==> v19: inputs <==
==> flow/design.v <==
module seven_seg(en,in,seg);
input [3:0] in;
input en;
output [7:0] seg;
reg [7:0] seg;
always@(en or in)
begin
 if (!en) seg=8'b11111111;
 else case(in)
 4'd0: seg=8'b11000000;
 4'd1: seg=8'b11111001;
 4'd2: seg=8'b10100100;
 4'd3: seg=8'b10110000;
 4'd4: seg=8'b10011001;
 4'd5: seg=8'b10010010;
 4'd6: seg=8'b10000010;
 4'd7: seg=8'b11011000;
 4'd8: seg=8'b10000000;
 4'd9: seg=8'b10010000;
 default: seg=8'b11111111;
 endcase
 end
 endmodule 
module seven_seg_dot (en,in,seg);
input [3:0] in;
input en;
output [7:0] seg;
reg [7:0] seg;
always@(en or in)
begin
 if (!en) seg=8'b11111111;
 else case(in)
 4'd0: seg=8'b01000000;
 4'd1: seg=8'b01111001;
 4'd2: seg=8'b00100100;
 4'd3: seg=8'b00110000;
 4'd4: seg=8'b00011001;
 4'd5: seg=8'b00010010;
 4'd6: seg=8'b00000010;
 4'd7: seg=8'b01011000;
 4'd8: seg=8'b00000000;
 4'd9: seg=8'b00010000;
 default: seg=8'b11111111;
 endcase
 end
 endmodule 
module bcd_8421 (clk, rst, data, unit, ten, hun, thou, ten_thou, hun_thou);
input clk, rst;
input [19:0] data;
output [3:0] unit, ten, hun, thou, ten_thou, hun_thou;
reg [5:0]  cnt_shift;
reg [43:0] data_shift;  
reg        shift_sig;
reg [3:0]  unit, ten, hun, thou, ten_thou, hun_thou;
always@(posedge clk or posedge rst)
if (rst)
cnt_shift <= 5'd0;
else if (cnt_shift == 5'd21 && shift_sig == 1'b0)
cnt_shift <= 5'd0;
else if (shift_sig == 1'b0)
cnt_shift <= cnt_shift +1'b1;
else 
cnt_shift <= cnt_shift;
always@(posedge clk or posedge rst)
if (rst)
data_shift <= 44'b0;
else if (cnt_shift == 5'd0 && shift_sig == 1'b0)
data_shift <= {24'd0, data};
else if ((cnt_shift <= 5'd20) && (shift_sig == 1'b1))
begin
data_shift[23:20] <= (data_shift[23:20] > 4'b0100)?(data_shift[23:20] + 4'b0011):(data_shift[23:20]);
data_shift[27:24] <= (data_shift[27:24] > 4'b0100)?(data_shift[27:24] + 4'b0011):(data_shift[27:24]);
data_shift[31:28] <= (data_shift[31:28] > 4'b0100)?(data_shift[31:28] + 4'b0011):(data_shift[31:28]);
data_shift[35:32] <= (data_shift[35:32] > 4'b0100)?(data_shift[35:32] + 4'b0011):(data_shift[35:32]);
data_shift[39:36] <= (data_shift[39:36] > 4'b0100)?(data_shift[39:36] + 4'b0011):(data_shift[39:36]);
data_shift[43:40] <= (data_shift[43:40] > 4'b0100)?(data_shift[43:40] + 4'b0011):(data_shift[43:40]);
end
else if ((cnt_shift <= 5'd20) && (shift_sig == 1'b0))
data_shift <= data_shift << 1;
else 
data_shift <= data_shift;
always@(posedge clk or posedge rst)
if(rst == 1'b1)
shift_sig <= 1'b1;
else 
shift_sig <= ~shift_sig;
always@(posedge clk or posedge rst)
if(rst)
begin
unit <= 4'd0;
ten  <= 4'd0;
hun  <= 4'd0;
thou <= 4'd0;
ten_thou <= 4'd0;
hun_thou <= 4'd0;
end
else if (cnt_shift == 5'd21)
begin
 unit  <= data_shift[23:20];
 ten   <= data_shift[27:24];
 hun   <= data_shift[31:28];
 thou  <= data_shift[35:32];
 ten_thou <= data_shift[39:36];
 hun_thou <= data_shift[43:40];
 end
 endmodule
module adc_3008(clk, rst, cs, mosi, sck, miso, start, seg0, seg1, seg2, seg3, seg4, seg5); 
input clk, rst;
input miso;
input start;
output reg cs;
output reg mosi, sck;
output [7:0] seg0, seg1, seg2, seg3, seg4, seg5;
reg [2:0] state;     
reg [7:0] cnt_clk;   
reg [4:0] cnt_sck;   
reg [3:0] cnt_bit;   
reg [2:0] cnt_byte; 
reg rd_sig;          
reg [10:0] data_reg; 
reg [9:0] data_out;  
reg send_data_sig;   
reg [31:0] cnt;      
reg start_sig;       
wire [3:0] unit;
wire [3:0] ten; 
wire [3:0] hun; 
wire [3:0] thou; 
wire [3:0] ten_thou;
wire [3:0] hun_thou;
wire [19:0] data_bcd;
wire [19:0] data_bcd_vol;
assign data_bcd = {10'b0, data_out};
assign data_bcd_vol = (data_bcd*20'd479)/20'd1023;
parameter [2:0] INTIAL = 3'd0,
                WAIT_START = 3'd1,
                WRITE = 3'd2,
		READ = 3'd3,
		WAIT_END = 3'd4,
		END = 3'd5;
parameter WR_IN = 11'b000001_10010;
parameter cnt_clk_max = 8'd219;
parameter cnt_max = 32'd1_999;
always@(posedge clk or posedge rst)
if (rst)
cnt <= 32'd0;
else if (cnt == cnt_max)
cnt <= 32'd0;
else if (start == 1'b1)
cnt <= cnt + 1'b1;
always@(posedge clk or posedge rst)
if (rst)
start_sig <= 1'b0;
else if (start == 1'b1 && cnt == cnt_max)  
start_sig <= 1'b1;
else 
start_sig <= 1'b0;
always@(posedge clk or posedge rst)
if (rst)
state <= INTIAL;
else 
case(state)
INTIAL: if (start_sig == 1'b1)
        state <= WAIT_START;
		  else 
		  state <= INTIAL;
WAIT_START: if (cnt_byte == 3'd0 && cnt_clk == cnt_clk_max)
            state <= WRITE;
            else 
            state <= WAIT_START;			
WRITE: if (cnt_byte == 3'd1 && cnt_clk == cnt_clk_max)
       state <= READ;
	   else 
	   state <= WRITE;
READ: if (cnt_byte == 3'd2 && cnt_clk == cnt_clk_max)
      state <= WAIT_END;
      else 
      state <= READ;	  
WAIT_END: if (cnt_byte == 3'd3 && cnt_clk == cnt_clk_max)
          state <= END;
		    else 
		    state <= WAIT_END;
END: if (cnt_byte == 3'd4 && cnt_clk == cnt_clk_max)
     state <= INTIAL;
     else 
     state <= END;
default: state <= INTIAL;
endcase
always@(posedge clk or posedge rst)
if (rst)
cnt_clk <= 8'd0;
else if (state == INTIAL)
cnt_clk <= 8'd0;
else if (cnt_clk == cnt_clk_max) 
cnt_clk <= 8'd0;
else if (state != INTIAL)
cnt_clk <= cnt_clk + 1'b1;
always@(posedge clk or posedge rst)
if (rst)
cnt_byte <= 3'd0;
else if (cnt_byte == 3'd4 && cnt_clk == cnt_clk_max)
cnt_byte <= 3'd0;
else if (cnt_clk == cnt_clk_max)
cnt_byte <= cnt_byte + 1'b1;
always@(posedge clk or posedge rst)
if (rst)
cnt_sck <= 5'd0;
else if (state == WRITE && cnt_byte == 3'd1 && cnt_sck == 5'd19)
cnt_sck <= 5'd0;
else if (state ==READ && cnt_byte == 3'd2 && cnt_sck == 5'd19)
cnt_sck <= 5'd0;
else if (state == WRITE && cnt_byte == 3'd1)
cnt_sck <= cnt_sck + 1'b1;
else if (state ==READ && cnt_byte == 3'd2)
cnt_sck <= cnt_sck + 1'b1;
else 
cnt_sck <= 1'b0;
always@(posedge clk or posedge rst)
if (rst)
sck <= 1'b0;
else if (cnt_sck == 5'd0 && cnt_byte == 3'd3)
sck <= 1'b0;
else if (cnt_sck == 5'd0 && cnt_byte == 3'd1 && cnt_bit >= 4'd5)
sck <= 1'b0;
else if (cnt_sck == 5'd10 && cnt_byte == 3'd1 && cnt_bit >= 4'd5)
sck <= 1'b1;
else if (cnt_sck == 5'd0 && cnt_byte == 3'd2)
sck <= 1'b0;
else if (cnt_sck == 5'd10 && cnt_byte == 3'd2)
sck <= 1'b1;
else 
sck <= sck;
always@(posedge clk or posedge rst)
if (rst)
cnt_bit <= 4'd0;
else if (cnt_bit == 4'd10 && cnt_sck == 5'd10)
cnt_bit <= 4'd0;
else if (cnt_sck == 5'd10)
cnt_bit <= cnt_bit + 1'b1;
always@(posedge clk or posedge rst)
if (rst)
cs <= 1'b1;
else if (start_sig == 1'b1)
cs <= 1'b0;
else if (cnt_byte == 3'd3 && cnt_clk == cnt_clk_max && state == WAIT_END)
cs <= 1'b1;
always@(posedge clk or posedge rst)
if (rst)
mosi <= 1'b0;
else if (state == WRITE && cnt_byte == 4'd1 && cnt_sck == 5'd0)
mosi <= WR_IN[10-cnt_bit];
else if (state != WRITE)
mosi <= 1'b0;
always@(posedge clk or posedge rst)
if (rst)
rd_sig <= 1'b0;
else if (state == READ && cnt_byte == 4'd2 && cnt_sck == 5'd9)
rd_sig <= 1'b1;
else 
rd_sig <= 1'b0;
always@(posedge clk or posedge rst)
if (rst)
data_reg <= 11'd0;
else if (rd_sig == 1'b1)
data_reg <= {data_reg[9:0], miso};
always@(posedge clk or posedge rst)
if (rst)
send_data_sig <= 1'b0;
else if (cnt_byte == 4'd2 && cnt_clk == cnt_clk_max)
send_data_sig <= 1'b1;
else 
send_data_sig <= 1'b0;
always@(posedge clk or posedge rst)
if (rst)
data_out <= 10'd0;
else if (send_data_sig == 1'b1)
data_out <= data_reg[9:0];
else 
data_out <= data_out;
bcd_8421 bcd_8421_inst(
.clk(clk), 
.rst(rst), 
.data(data_bcd_vol), 
.unit(unit), 
.ten(ten), 
.hun(hun), 
.thou(thou), 
.ten_thou(ten_thou), 
.hun_thou(hun_thou)
);
seven_seg s0(
.en(1'b1),
.in(unit), 
.seg(seg0));
seven_seg s1(
.en(1'b1),
.in(ten), 
.seg(seg1));
seven_seg_dot s2(
.en(1'b1),
.in(hun), 
.seg(seg2));
seven_seg s3(
.en(1'b1),
.in(thou), 
.seg(seg3));
seven_seg s4(
.en(1'b1),
.in(ten_thou), 
.seg(seg4));
seven_seg s5(
.en(1'b1),
.in(hun_thou), 
.seg(seg5));
endmodule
==============================
> _Problem to work on_:
Write out exactly the lines from the start of the material through the line with "4'd1: seg=8'b01111001;". No other output is expected.

> _Answer below_:
==> v19: inputs <==
==> flow/design.v <==
module seven_seg(en,in,seg);
input [3:0] in;
input en;
output [7:0] seg;
reg [7:0] seg;
always@(en or in)
begin
 if (!en) seg=8'b11111111;
 else case(in)
 4'd0: seg=8'b11000000;
 4'd1: seg=8'b11111001;
 4'd2: seg=8'b10100100;
 4'd3: seg=8'b10110000;
 4'd4: seg=8'b10011001;
 4'd5: seg=8'b10010010;
 4'd6: seg=8'b10000010;
 4'd7: seg=8'b11011000;
 4'd8: seg=8'b10000000;
 4'd9: seg=8'b10010000;
 default: seg=8'b11111111;
 endcase
 end
 endmodule 
module seven_seg_dot (en,in,seg);
input [3:0] in;
input en;
output [7:0] seg;
reg [7:0] seg;
always@(en or in)
begin
 if (!en) seg=8'b11111111;
 else case(in)
 4'd0: seg=8'b01000000;
 4'd1: seg=8'b01111001;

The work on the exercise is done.